• [Problem details] Where the line with "assign lane_in = xfer" appears below, start writing out lines exactly, and finish with the line with "become plain ports", which is included; write out nothing else.

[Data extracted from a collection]
File: config.mk
export PLATFORM = sky130hd
export DESIGN_NAME = systolic_feeder_flat
export DESIGN_NICKNAME = d
export VERILOG_FILES = /design/src/rtl/systolic_pkg.sv /design/src/rtl/systolic_feeder_if.sv /design/src/rtl/skew_delay_line.sv /design/src/rtl/systolic_feeder.sv /design/src/flat_wrapper.sv
export SDC_FILE = /design/constraint.sdc
export NUM_CORES = 1
export LEC_CHECK = 0
export CAP_MARGIN = 20
export CORE_AREA = 2 2 111 113
export DETAILED_ROUTE_END_ITERATION = 8
export DIE_AREA = 0 0 113 115
export PLACE_DENSITY = 0.77
export SETUP_SLACK_MARGIN = 0.4
export SLEW_MARGIN = 20
export SYNTH_ARGS = -nofsm -noshare
export SYNTH_HDL_FRONTEND = slang
export SYNTH_SLANG_ARGS = --single-unit
File: constraint.sdc
create_clock -name clk -period 1.2 [get_ports clk]
set_input_delay 0.12 -clock clk [delete_from_list [all_inputs] [get_ports clk]]
set_output_delay 0.12 -clock clk [all_outputs]
set_load 0.01 [all_outputs]
File: src/rtl/systolic_pkg.sv
// Shared definitions for the systolic array: op codes, default widths, feeder FSM states.
package systolic_pkg;

  localparam int unsigned OP_WIDTH = 3;

  localparam logic [OP_WIDTH-1:0] OP_WS_FLOW  = 3'b000;
  localparam logic [OP_WIDTH-1:0] OP_W_LOAD   = 3'b001;
  localparam logic [OP_WIDTH-1:0] OP_OS_FLOW  = 3'b100;
  localparam logic [OP_WIDTH-1:0] OP_OS_DRAIN = 3'b110;

  localparam int unsigned DEF_ROWS      = 4;
  localparam int unsigned DEF_ACT_WIDTH = 8;
  localparam int unsigned DEF_WGT_WIDTH = 8;

  typedef enum logic [1:0] {
    StIdle,
    StFlow,
    StFlush
  } feeder_state_e;

endpackage

File: src/rtl/systolic_feeder_if.sv
// Upstream column-beat handshake into the systolic feeder.
interface systolic_feeder_if
  import systolic_pkg::*;
#(
  parameter int unsigned ROWS      = DEF_ROWS,
  parameter int unsigned ACT_WIDTH = DEF_ACT_WIDTH,
  parameter int unsigned WGT_WIDTH = DEF_WGT_WIDTH
) ();

  logic                      in_valid;
  logic                      in_ready;
  logic [OP_WIDTH-1:0]       in_op;
  logic                      in_last;
  logic [ROWS*ACT_WIDTH-1:0] in_act;
  logic [ROWS*WGT_WIDTH-1:0] in_wgt;

  modport master (
    output in_valid, in_op, in_last, in_act, in_wgt,
    input  in_ready
  );

  modport slave (
    input  in_valid, in_op, in_last, in_act, in_wgt,
    output in_ready
  );

endinterface

File: src/rtl/skew_delay_line.sv
// Fixed-depth shift register; one instance per lane gives that lane its skew.
module skew_delay_line #(
  parameter int unsigned DEPTH = 1,
  parameter int unsigned WIDTH = 8
) (
  input  logic             clk,
  input  logic             reset,
  input  logic [WIDTH-1:0] data_i,
  output logic [WIDTH-1:0] data_o
);

  logic [DEPTH-1:0][WIDTH-1:0] pipe_q, pipe_d;

  // Shift: new word enters stage 0, every stage moves one step toward the output.
  always_comb begin
    pipe_d    = pipe_q;
    pipe_d[0] = data_i;
    for (int i = 1; i < DEPTH; i++) begin
      pipe_d[i] = pipe_q[i-1];
    end
  end

  // Pipe registers, cleared by reset so no stale word survives.
  always_ff @(posedge clk or negedge reset) begin
    if (!reset) begin
      pipe_q <= '0;
    end else begin
      pipe_q <= pipe_d;
    end
  end

  assign data_o = pipe_q[DEPTH-1];

endmodule

File: src/rtl/systolic_feeder.sv
// Skews unskewed column beats into a systolic array: row r sees the beat r+1 cycles later.
module systolic_feeder
  import systolic_pkg::*;
#(
  parameter int unsigned ROWS      = DEF_ROWS,
  parameter int unsigned ACT_WIDTH = DEF_ACT_WIDTH,
  parameter int unsigned WGT_WIDTH = DEF_WGT_WIDTH
) (
  input  logic                      clk,
  input  logic                      reset,
  systolic_feeder_if.slave          up,
  output logic [ROWS*ACT_WIDTH-1:0] act_out,
  output logic [ROWS*WGT_WIDTH-1:0] wgt_out,
  output logic [ROWS*OP_WIDTH-1:0]  op_out,
  output logic [ROWS-1:0]           lane_valid,
  output logic                      busy
);

  localparam int unsigned LaneW = 1 + OP_WIDTH + WGT_WIDTH + ACT_WIDTH;
  localparam int unsigned CntW  = (ROWS > 1) ? $clog2(ROWS) : 1;
  // Last flush count value; FLUSH spans counts 0..ROWS-2, i.e. ROWS-1 cycles.
  localparam logic [CntW-1:0] FlushLast = CntW'((ROWS > 1) ? ROWS - 2 : 0);

  feeder_state_e       state_q, state_d;
  logic [CntW-1:0]     cnt_q, cnt_d;
  logic                ready_q, ready_d;
  logic                busy_q, busy_d;
  logic [OP_WIDTH-1:0] last_op_q, last_op_d;
  logic                xfer;

  assign xfer        = up.in_valid & ready_q;
  assign up.in_ready = ready_q;
  assign busy        = busy_q;

  // Next-state logic; ready/busy are decoded from the next state so they leave a flop.
  always_comb begin
    state_d   = state_q;
    cnt_d     = cnt_q;
    last_op_d = xfer ? up.in_op : last_op_q;
    unique case (state_q)
      StIdle, StFlow: begin
        if (xfer) begin
          cnt_d = '0;
          if (!up.in_last) begin
            state_d = StFlow;
          end else if (ROWS > 1) begin
            state_d = StFlush;
          end else begin
            state_d = StIdle;
          end
        end
      end
      StFlush: begin
        if (cnt_q == FlushLast) begin
          state_d = StIdle;
          cnt_d   = '0;
        end else begin
          cnt_d = cnt_q + CntW'(1);
        end
      end
      default: state_d = StIdle;
    endcase
    ready_d = (state_d != StFlush);
    busy_d  = (state_d != StIdle);
  end

  // FSM state, flush counter, held op tag and registered handshake outputs.
  always_ff @(posedge clk or negedge reset) begin
    if (!reset) begin
      state_q   <= StIdle;
      cnt_q     <= '0;
      ready_q   <= 1'b1;
      busy_q    <= 1'b0;
      last_op_q <= OP_WS_FLOW;
    end else begin
      state_q   <= state_d;
      cnt_q     <= cnt_d;
      ready_q   <= ready_d;
      busy_q    <= busy_d;
      last_op_q <= last_op_d;
    end
  end

  for (genvar r = 0; r < ROWS; r++) begin : g_lane
    logic [LaneW-1:0] lane_in, lane_out;

    // Idle cycles inject a bubble that still carries the current op so rows keep their mode.
    assign lane_in = xfer ? {1'b1, up.in_op,
                             up.in_wgt[r*WGT_WIDTH +: WGT_WIDTH],
                             up.in_act[r*ACT_WIDTH +: ACT_WIDTH]}
                          : {1'b0, last_op_q, {WGT_WIDTH{1'b0}}, {ACT_WIDTH{1'b0}}};

    skew_delay_line #(
      .DEPTH(r + 1),
      .WIDTH(LaneW)
    ) u_skew (
      .clk   (clk),
      .reset (reset),
      .data_i(lane_in),
      .data_o(lane_out)
    );

    assign act_out[r*ACT_WIDTH +: ACT_WIDTH] = lane_out[ACT_WIDTH-1:0];
    assign wgt_out[r*WGT_WIDTH +: WGT_WIDTH] = lane_out[ACT_WIDTH +: WGT_WIDTH];
    assign op_out[r*OP_WIDTH +: OP_WIDTH]    = lane_out[ACT_WIDTH+WGT_WIDTH +: OP_WIDTH];
    assign lane_valid[r]                     = lane_out[LaneW-1];
  end

endmodule
File: src/flat_wrapper.sv
// flat-port wrapper written by rule: the top's interface ports become plain ports
module systolic_feeder_flat import systolic_pkg::*;
#(
  parameter int unsigned ROWS      = DEF_ROWS,
  parameter int unsigned ACT_WIDTH = DEF_ACT_WIDTH,
  parameter int unsigned WGT_WIDTH = DEF_WGT_WIDTH
)
  (clk, reset, act_out, wgt_out, op_out, lane_valid, busy, up_in_valid, up_in_op, up_in_last, up_in_act, up_in_wgt, up_in_ready);
  systolic_feeder_if #(.ROWS(ROWS), .ACT_WIDTH(ACT_WIDTH), .WGT_WIDTH(WGT_WIDTH)) up_i ();
  input  logic clk;
  input  logic reset;
  output logic [ROWS*ACT_WIDTH-1:0] act_out;
  output logic [ROWS*WGT_WIDTH-1:0] wgt_out;
  output logic [ROWS*OP_WIDTH-1:0] op_out;
  output logic [ROWS-1:0] lane_valid;
  output logic busy;
  input wire logic [$bits(up_i.in_valid)-1:0] up_in_valid;
  input wire logic [$bits(up_i.in_op)-1:0] up_in_op;
  input wire logic [$bits(up_i.in_last)-1:0] up_in_last;
  input wire logic [$bits(up_i.in_act)-1:0] up_in_act;
  input wire logic [$bits(up_i.in_wgt)-1:0] up_in_wgt;
  output wire logic [$bits(up_i.in_ready)-1:0] up_in_ready;
  assign up_i.in_valid = up_in_valid;
  assign up_i.in_op = up_in_op;
  assign up_i.in_last = up_in_last;
  assign up_i.in_act = up_in_act;
  assign up_i.in_wgt = up_in_wgt;
  assign up_in_ready = up_i.in_ready;
  systolic_feeder #(.ROWS(ROWS), .ACT_WIDTH(ACT_WIDTH), .WGT_WIDTH(WGT_WIDTH)) u_core (.clk(clk), .reset(reset), .up(up_i), .act_out(act_out), .wgt_out(wgt_out), .op_out(op_out), .lane_valid(lane_valid), .busy(busy));
endmodule
==> results.ini <==
[outcome]
status = finished, violations left
violations = DRC, setup timing

[place]
dp.cells = 579
hpwl_mm = 6.337
gp_congestion = 0.6617
io_buffers = 152

[setup_path]
worst-setup-path-type = reg -> reg
startpoint_type = flop
crit_path_cell_trace = buf_6 -> nand2_4 -> mux2_4
cpPeakStageDelay_ps = 560
worstSetupEndpointType = flop
cpMaxStageDelayCell = dfstp_2
crit_fanout = 6
crit_arrival_ps = 1520
worstPathRequired_ps = 1510

[timing]
fin_crit_ps = 1209
max_freq_ghz = 0.8270
rsz0062_at_grt = true
drv_slew = 0
setup_violations = 3
hold_slack_ps = 154.4
final_hold_viol_count = 0
finClkSkew_ps = 6.901
finalCritPeriodShare = 1.008
setup_ws_ps = -9.206
slew_headroom = 0.7814
worstMarginPinSlew_ps = 328.0

[synthesis]
synthFlopType = dfrtp_1
synth_area_leaders = dfrtp_1 86%, and3_1 7.5%, buf_4 1.8%
synth.area.mux_share = 0.006337
yosysMostFrequentCell = dfrtp_1
synth.net_count = 364
synthAdderAreaFrac = 0
synth_area_um2 = 5331
yosysSeqAreaShare = 0.8686
synth_common_cells = 184 x dfrtp_1, 64 x and3_1, 13 x buf_4
synth-compound-area-share = 0.009622
synth_xor_area_frac = 0
synthSimpleGateAreaFrac = 0.08449
synth_cell_type_count = 22
ys_seq_elements = 185
yosysTopAreaCell = dfrtp_1
synth_top_family_by_area = simple AND/OR/NAND/NOR gates
synthArstFlopShare = 1.000
ys_warn_count = 0
synth_top_cell_area_share = 0.8636
avgSynthCellArea_um2 = 18.20
syn_inst = 293
synth-edff-count = 0

[drt]
vias = 2807
finalWirelength_mm = 9.785
wl_per_cell_um = 15.88
drt-initial-drc-count = 121
firstDrtPassIters = 8
ant_nets = 0
route.detailed.drc = 9
routed_via_density = 4.557

[die]
die_h_um = 115
die-area_um2 = 13000
coreArea_um2 = 11810
pin_count = 153
row_count = 40
die_x_um = 113
initial_core_util = 0.4514

[power]
internal_power_mw = 12.38
p_per_area_nw_per_um2 = 2152
pwr-share-comb = 0.156
leakage_nw = 3.909
ir_drop_uv = 1562
clock_power_share = 0.366
p_total_mw = 16.28
sw_frac_of_total = 0.2393
p_seq_frac = 0.478
p_sw_mw = 3.896

[clocking]
clk_latency_ps = 420
cts.root.buffer_cell = clkbuf_16
cts_buffer_depth = 2
cts_tree = built
numCtsBuffers = 17
htree_levels = 4
cts_num_sinks = 185
path_clk_slew_ps = 70

[global_routing]
grt_pass1_wl_mm = 15.17
grtUsageTotal = 0.1575
grt_overflow_total = 0
grt_max_degree = 54
antenna_found_initial = 0
grt_pass1_vias = 2981

[cells_and_area]
syn_to_final_growth_pct = 41.87
drive_above_1_share = 0.3433
fin_cells = 616
antenna_cells = 0
nets = 527

[job]
max_cap_violations = 0

[min_path]
hp-class = in -> reg

## state kept, by name (all words and copies together) (netlist names)
name,count
u_core.up.in_ready,1
u_core.busy,1
u_core.last_op_q,3
u_core.cnt_q,2
u_core.state_q,2
u_core.g_lane.u_skew.data_o,74
u_core.g_lane.u_skew.pipe_d,102
## final timing paths
kind / startpoint / to / slack, ps / cells after the start
worst max-delay path: u_core.up.in_ready / u_core.g_lane[0].u_skew.data_o[16] / -9 / 3
worst min-delay path: up_in_valid / u_core.state_q[1] / 150 / 3
worst max register to register: u_core.up.in_ready / u_core.g_lane[0].u_skew.data_o[16] / -9 / 3
worst min register to register: u_core.g_lane[3].u_skew.pipe_d[54] / u_core.g_lane[3].u_skew.pipe_d[74] / 340 / 0
max in group asynchronous: reset / u_core.up.in_ready / 470 / 3
min in group asynchronous: reset / u_core.g_lane[3].u_skew.pipe_d[77] / 170 / 2
## metrics by stage
stage	setup WS, ps	instance area (um2)	setup TNS (ps)	util
detailed placement	21.62	6999	0	0.5926
global placement	26.73	6999	0	0.5926
floorplan	116.6	5338	0	-
finish	-9.206	7564	-19.44	0.6404
CTS	-13.43	7336	-40.44	0.6211
global route	-47.48	7564	-233.4	0.6404
## cell type report
type / instances / area (um2)
clock buffers: 18 / 429.2
clock inverters: 14 / 220.2
fillers: 855 / 4248
inverters: 1 / 6.256
multi-input cells: 81 / 665.6
flip-flops and latches: 185 / 4631
well taps: 147 / 183.9
repair buffers: 170 / 1428
## power by group through the flow
stage | combinational (mW) | sequential (mW) | clock [mW]
2_1_floorplan | 0.933 | 7.96 | 0
3_3_place_gp | 2.54 | 7.79 | 0
3_5_place_dp | 2.60 | 7.87 | 0
4_1_cts | 2.22 | 7.76 | 6.08
5_1_grt | 2.74 | 7.89 | 6.37
6_report | 2.54 | 7.78 | 5.96
## critical path: cells and delay by family (launching register included)
kind	cells	cell delay, ps
buf+inv	1	150
simple gates	1	70
mux	1	320
flops	1	560
## cell usage in the layout, fill, tap and decap left out, types with 2 or more instances in the layout
cell type and n:
and3_1 45, buf_6 23, bufinv_16 5, clkinv_2 2, and3_4 19, clkinvlp_4 3
a31o_1 2, mux2_2 2, clkbuf_16 17, dfrtp_1 184, clkinv_4 2, buf_2 64
buf_4 10, buf_12 2, clkdlybuf4s50_1 68
## cells by family after synthesis
logic type	Yosys count
and+or+nand+nor	71
buffers and inverters	27
muxes	3
DFF	185
AOI/OAI and AO/OA	7
## per-layer routing
layer / vias to the layer above / share of wire / GRT usage
met5: - / 0 / 0
met1: 1401 / 0.38 / 0.1839
met2: 100 / 0.52 / 0.2519
met4: 0 / 0.031 / 0.09431
li1: 1278 / - / -
met3: 28 / 0.075 / 0.05799
## what timing repair did
action | 4_1_cts | 5_1_grt
endpoints found under the setup margin | 159 | 227
gates cloned | 0 | 0
hold buffers | 1 | 0
hold endpoints to repair | 184 | 0
pin swaps | 0 | 3
gates resized for setup | 341 | 42
setup buffers | 2 | 2
Power figures use the tool's default switching activity.
==> edit 1: new RTL, config.mk and constraints unchanged <==
Set the package constant `DEF_WGT_WIDTH` to 12 (it was 8).
--- a/src/rtl/systolic_pkg.sv
+++ b/src/rtl/systolic_pkg.sv
@@ -11,5 +11,5 @@
   localparam int unsigned DEF_ROWS      = 4;
   localparam int unsigned DEF_ACT_WIDTH = 8;
-  localparam int unsigned DEF_WGT_WIDTH = 8;
+  localparam int unsigned DEF_WGT_WIDTH = 12;
 
   typedef enum logic [1:0] {
Interface: changed (resized up_in_wgt and wgt_out); port bits go from 153 to 185. No check against the original RTL was run, so the function may have changed too.
==> edit 1 against the unedited design <==
The flow still finishes with violations (DRC, setup timing). Maximum frequency down 2.5%. Die area unchanged. Area after synthesis up 21%. Total power up 24%. Sequential cell count up 40. Combinational power up 35%. Routed wire length up 36%. Clock skew up 0.0061 ns. Worst setup slack worse by 0.031 ns. Design area up 22%. Sequential share of layout area down 0.24 points. Critical path depth down 2. Highest routed layer unchanged.
==> edit 1: results (changes against the unedited design) <==
failing checks DRC, setup timing; family with the most delay on the worst path flip-flops; Clock transition at path regs 0.06 ns; arrival time worst endpoint 1.12 ns (-0.40 ns); Area after DPL 8510 um^2 (+22%); Synth cell types 20 (-9.1%); # setup viols final 66 (+63); placer congestion estimate 0.721 (+9.0%); syn_nets 440 (+21%); H-Tree Depth 1 (-3); Clock Path Buffers 3 (+1); Post-synth top cells dfrtp_1 (224), and3_1 (80), buf_2 (14), buf_4 (14), mux2_2 (3); DRT iter0 DRCs 243 (+100%); vias in the first global route 3799 (+27%); main area contributors after synthesis dfrtp_1 (87%), and3_1 (7.7%), buf_4 (1.6%); router iterations before antenna repair 6 (-2); Synth async-reset ratio 100% (unchanged); Final Net Count 641 (+22%); pre-CTS setup slack 0.0169 ns (-0.00469 ns); mean number of vias per cell 4.91 (+7.8%); sequential share of the synthesized area 87.2% (+0.30 points); first-pass GRT wire length 20400 um (+34%); GRT Total Usage 20.3% (+4.6 points); Buffers on Ports 184 (+21%); max reg flops 126 (+24%); setup tns final -1.05 ns (-1.03 ns); crit path max fanout 2 (-4); clock skew 0.0130 ns (+0.00606 ns); leak pwr 4.87 nW (+25%); Slowest cell on crit path dfstp_2; VDD IR max 1.92 mV (+23%); pin count of the biggest net entering global routing 84 (+56%); dpl hpwl 7940 um (+25%); hold path depth 3 (unchanged); WL final 13300 um (+36%); share of layout cells above drive strength 1 30.4% (-3.9 points); final setup margin -0.0400 ns (-0.0308 ns); Root Driver clkbuf_16; Layout fillers 676 (-21%); status finished with violations; number of inserted diodes 0 (unchanged); Slew HR 79.2% (+1.1 points); hold crit path type input pin to flop; DRC 15 (+6); crit-path max cell delay 0.54 ns (-0.02 ns); initial antenna violation count 0 (unchanged); R2R depth 4 (+1); CTS buffer count 21 (+4); hold buffer count at CTS 1 (unchanged); Warnings, synthesis 0 (unchanged); later-pin clock latency in the skew report 0.49 ns (+0.07 ns)
edit 1: changes by cell type after synthesis, sizes merged:
cell    delta
buf        +9
and3      +16
clkbuf     -5
dfrtp     +40
edit 1: what timing repair did:
| action | in CTS | in global routing |
|---|---|---|
| cloned | 2 | 2 |
| buffers inserted | 3 | 0 |
| gates resized for setup | 435 | 18 |
| endpoints found under the setup margin | 191 | 252 |
| endpoints found under the hold margin | 224 | 1 |
| pin swaps | 0 | 1 |
edit 1: routing by layer:
metal	vias to the layer above	part of all wire [%]	wire, um	track usage, %
li1	1561	-	-	-
met1	1785	40	5260	27.4
met2	152	49	6490	32.7
met3	19	9.9	1320	6.54
met4	0	1.6	218	5.45
met5	-	0	0	0
edit 1: path summary, 6_finish.rpt:
check                                                   start                                 end  slack (ns)
setup / recovery                           u_core.up.in_ready                         up_in_ready       -0.04
hold / removal                                    up_in_valid  u_core.g_lane[0].u_skew.data_o[23]        0.01
setup reg to reg                           u_core.up.in_ready  u_core.g_lane[1].u_skew.pipe_d[41]       -0.04
hold reg to reg            u_core.g_lane[2].u_skew.pipe_d[51]   u_core.g_lane[2].u_skew.data_o[3]        0.34
max in group asynchronous                               reset                  u_core.up.in_ready        0.55
min in group asynchronous                               reset   u_core.g_lane[3].u_skew.data_o[9]        0.13
edit 1: through the flow:
step,cells,hold slack [ns]
floorplan,353,-0.176
global placement,670,0.0625
detailed placement,670,0.0616
CTS,714,0.0536
global route,716,0.0120
finish,716,0.0148
edit 1: final cells by class:
class	instances	area (um^2)	share of cell area (%)
inverters	1	3.75	0.0407
clock buffers	27	578	6.26
well taps	147	184	1.99
clock inverters	11	209	2.26
repair buffers	208	1950	21.1
flip-flops and latches	225	5630	61.0
multi-input cells	97	676	7.32
edit 1: cells by family after synthesis:
family / share of synthesized area (%)
multiplexers: 0.523
AND/OR/NAND/NOR: 8.58
AO/OA/AOI/OAI: 0.852
buffers and inverters: 2.89
flip-flops: 87.2
edit 1: where the power goes:
part / switching (mW) / internal, mW / total [mW]
sequential: 0.490 / 8.87 / 9.37
combinational: 1.54 / 1.88 / 3.42
clock: 2.68 / 4.70 / 7.38
total: 4.71 / 15.5 / 20.2
==> edit 2: new RTL, same flow settings <==
Made on the original files. Reset style: synchronous (`reset`), changed in 2 clocked blocks.
--- a/src/rtl/skew_delay_line.sv
+++ b/src/rtl/skew_delay_line.sv
@@ -22,5 +22,5 @@
 
   // Pipe registers, cleared by reset so no stale word survives.
-  always_ff @(posedge clk or negedge reset) begin
+  always_ff @(posedge clk) begin
     if (!reset) begin
       pipe_q <= '0;
--- a/src/rtl/systolic_feeder.sv
+++ b/src/rtl/systolic_feeder.sv
@@ -66,5 +66,5 @@
 
   // FSM state, flush counter, held op tag and registered handshake outputs.
-  always_ff @(posedge clk or negedge reset) begin
+  always_ff @(posedge clk) begin
     if (!reset) begin
       state_q   <= StIdle;
Formal check against the unedited RTL: differs if reset is asserted again (counterexample within 4 cycles, from zero or initial values and one cycle with reset low); with reset held inactive, the same outputs for 10 cycles.
==> edit 2 against the unedited design <==
Area after synthesis is 3.4% lower. Worst setup slack better by 0.15 ns. Die area is the same. Design area fell by 4.1%. The run ends with DRC left. Sequential cell count did not move. Core utilization down 2.6 points. Clock skew is 0.0012 ns lower. Critical path type unchanged. Routed wire length shrank 11%. Cell count grew 18%. First-iteration DRC count is 15% lower. Non-clock buffer count is 4 lower.
Power is not compared: it rests on default switching activity, and its combinational part moved more than twofold at a synthesized area within 25%.
==> edit 2: results (changes against the unedited design) <==
placer congestion estimate 0.705 (+6.5%); hold endpoint u_core.state_q[1]; DRT iter0 DRCs 103 (-15%); register area 3750 um^2 (-19%); met3 Usage GRT 6.43% (+0.63 points); mean number of vias per cell 4.16 (-8.8%); crit-path max cell delay 0.34 ns (-0.22 ns); Met1 Wirelength 3570 um (-3.4%); Post-synth top cells dfxtp_1 (185), and2_1 (172), buf_4 (13), clkbuf_1 (11), buf_6 (5); WL final 8740 um (-11%); GRT Total Usage 13.6% (-2.1 points); post-synthesis instance total 417 (+42%); syn_nets 488 (+34%); status finished with violations; Synth async-reset ratio 0% (-100 points); first-pass GRT wire length 13500 um (-11%); met2 usage 23.0% (-2.2 points); sequential share of cell area 51.7% (-9.5 points); router iterations before antenna repair 6 (-2); Clock-cell share 7.52% (-1.1 points); Area after DPL 6780 um^2 (-3.2%); DRC 10 (+1); Slew HR 83.9% (+5.8 points); dpl hpwl 5940 um (-6.2%); dpl cells 692 (+20%); failing checks DRC; Data buffer area share 20.5% (+1.6 points); arrival time worst endpoint 1.36 ns (-0.16 ns); met2 routed WL 4180 um (-17%); main area contributors after synthesis dfxtp_1 (72%), and2_1 (21%), buf_4 (1.9%); Final Net Count 641 (+22%); Hold WS 0.0446 ns (-0.110 ns); pre-CTS setup slack -0.123 ns (-0.144 ns); Layout fillers 927 (+8.4%); sequential share of the synthesized area 71.9% (-15 points); final setup margin 0.140 ns (+0.149 ns); critical path startpoint u_core.up.in_ready; crit path max fanout 23 (+17); Synth cell types 18 (-18%); Clock Buffer Count 24 (+6); clock skew 0.00571 ns (-0.00119 ns)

• [Answer area]
    assign lane_in = xfer ? {1'b1, up.in_op,
                             up.in_wgt[r*WGT_WIDTH +: WGT_WIDTH],
                             up.in_act[r*ACT_WIDTH +: ACT_WIDTH]}
                          : {1'b0, last_op_q, {WGT_WIDTH{1'b0}}, {ACT_WIDTH{1'b0}}};

    skew_delay_line #(
      .DEPTH(r + 1),
      .WIDTH(LaneW)
    ) u_skew (
      .clk   (clk),
      .reset (reset),
      .data_i(lane_in),
      .data_o(lane_out)
    );

    assign act_out[r*ACT_WIDTH +: ACT_WIDTH] = lane_out[ACT_WIDTH-1:0];
    assign wgt_out[r*WGT_WIDTH +: WGT_WIDTH] = lane_out[ACT_WIDTH +: WGT_WIDTH];
    assign op_out[r*OP_WIDTH +: OP_WIDTH]    = lane_out[ACT_WIDTH+WGT_WIDTH +: OP_WIDTH];
    assign lane_valid[r]                     = lane_out[LaneW-1];
  end

endmodule
File: src/flat_wrapper.sv
// flat-port wrapper written by rule: the top's interface ports become plain ports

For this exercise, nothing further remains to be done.